NONLINEAR LANDAU DAMPING OF RESONANTLY EXCITED FIELDS IN NONUNIFORM PLASMAS

In this study the resonant excitation of a nonuniform plasma by two electromagnetic waves at closely spaced frequencies omega1, omega2 with omega1 > omega2 is considered. Each of the pump waves excites a Langmuir wave at the point in the density profile, where plasma resonance is achieved. For profiles having scale lengths L large compared to the characteristic Airy scale length (i.e., k(A)L much greater than 1) the linear Landau damping of the Langmuir waves is quite small close to their cutoff, hence the beat interaction with slow electrons plays an important role.
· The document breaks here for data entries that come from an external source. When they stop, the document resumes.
File: config.mk
export PLATFORM = sky130hd
export DESIGN_NAME = wocd_clkdiv
export DESIGN_NICKNAME = d
export VERILOG_FILES = /design/src/rtl/wocd_pkg.sv /design/src/rtl/wocd_cfg_reg.sv /design/src/rtl/wocd_prescale.sv /design/src/rtl/wocd_divider.sv /design/src/rtl/wocd_clkdiv.sv
export SDC_FILE = /design/constraint.sdc
export NUM_CORES = 1
export LEC_CHECK = 0
export ABC_AREA = 1
export BUFFER_PORTS_ARGS = -buffer_cell sky130_fd_sc_hd__buf_4
export CAP_MARGIN = 20
export CORE_UTILIZATION = 50
export CTS_BUF_LIST = sky130_fd_sc_hd__clkbuf_4 sky130_fd_sc_hd__clkbuf_8
export CTS_CLUSTER_DIAMETER = 60
export DETAILED_ROUTE_END_ITERATION = 16
export PLACE_DENSITY = 0.77
export SLEW_MARGIN = 10
export SYNTH_ARGS = -nofsm -noshare
export SYNTH_HDL_FRONTEND = slang
export SYNTH_SLANG_ARGS = --single-unit
export TNS_END_PERCENT = 50
File: constraint.sdc
create_clock -name clk -period 2.2 [get_ports clk]
set_input_delay 0.44 -clock clk [delete_from_list [all_inputs] [get_ports clk]]
set_output_delay 0.44 -clock clk [all_outputs]
set_load 0.1 [all_outputs]
File: src/rtl/wocd_pkg.sv
// Package: shared widths and the configuration type for the write-once divider.
// Assumes an 8-bit register with the flag in bit 7 and the prescale select in bit 6.
package wocd_pkg;
    localparam int REG_W     = 8;
    localparam int DIV_W     = 6;
    localparam int PRE_RATIO = 8;

    typedef struct packed {
        logic             pre8;
        logic [DIV_W-1:0] div;
    } cfg_t;
endpackage

File: src/rtl/wocd_cfg_reg.sv
// Write-once configuration register with a sticky loaded flag.
// Assumes wr_stb is already qualified by the bus select; the data carries only the 7 configuration bits.
module wocd_cfg_reg
    import wocd_pkg::*;
(
    input  logic   clk,
    input  logic   rst_n,
    input  logic   wr_stb,
    input  cfg_t   wdata,
    output cfg_t   cfg,
    output logic   loaded
);
    // Capture the first write after reset and lock it out for every later write.
    always_ff @(posedge clk) begin
        if (!rst_n) begin
            cfg    <= '0;
            loaded <= 1'b0;
        end else if (wr_stb && !loaded) begin
            cfg    <= wdata;
            loaded <= 1'b1;
        end
    end

    AST_FLAG_STICKY: assert property (@(posedge clk) disable iff (!rst_n)
        loaded |=> loaded);
    AST_CFG_LOCKED: assert property (@(posedge clk) disable iff (!rst_n)
        loaded |=> $stable(cfg));
endmodule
The problem is formulated in terms of differential equations in configuration space for the waves at omega1, omega2, which are coupled to the idler field at omega1 - omega2. The idler is described kinetically by a differential equation in Fourier space. The interaction is governed by the parameter omega3 = (1-omega2/omega1)k(A)L and the scaled pump strength. For omega3 much less than 1 the ponderomotive nonlinearity is recovered and a dissipative contribution is obtained. For omega3 > 1 plasmon transfer from omega1 to omega2 causes strong depletion of the high-frequency wave before significant ponderomotive profile changes set in. The fractional power absorbed through the idler is smaller than the power transferred to omega2 by a factor of (1-omega2/omega1).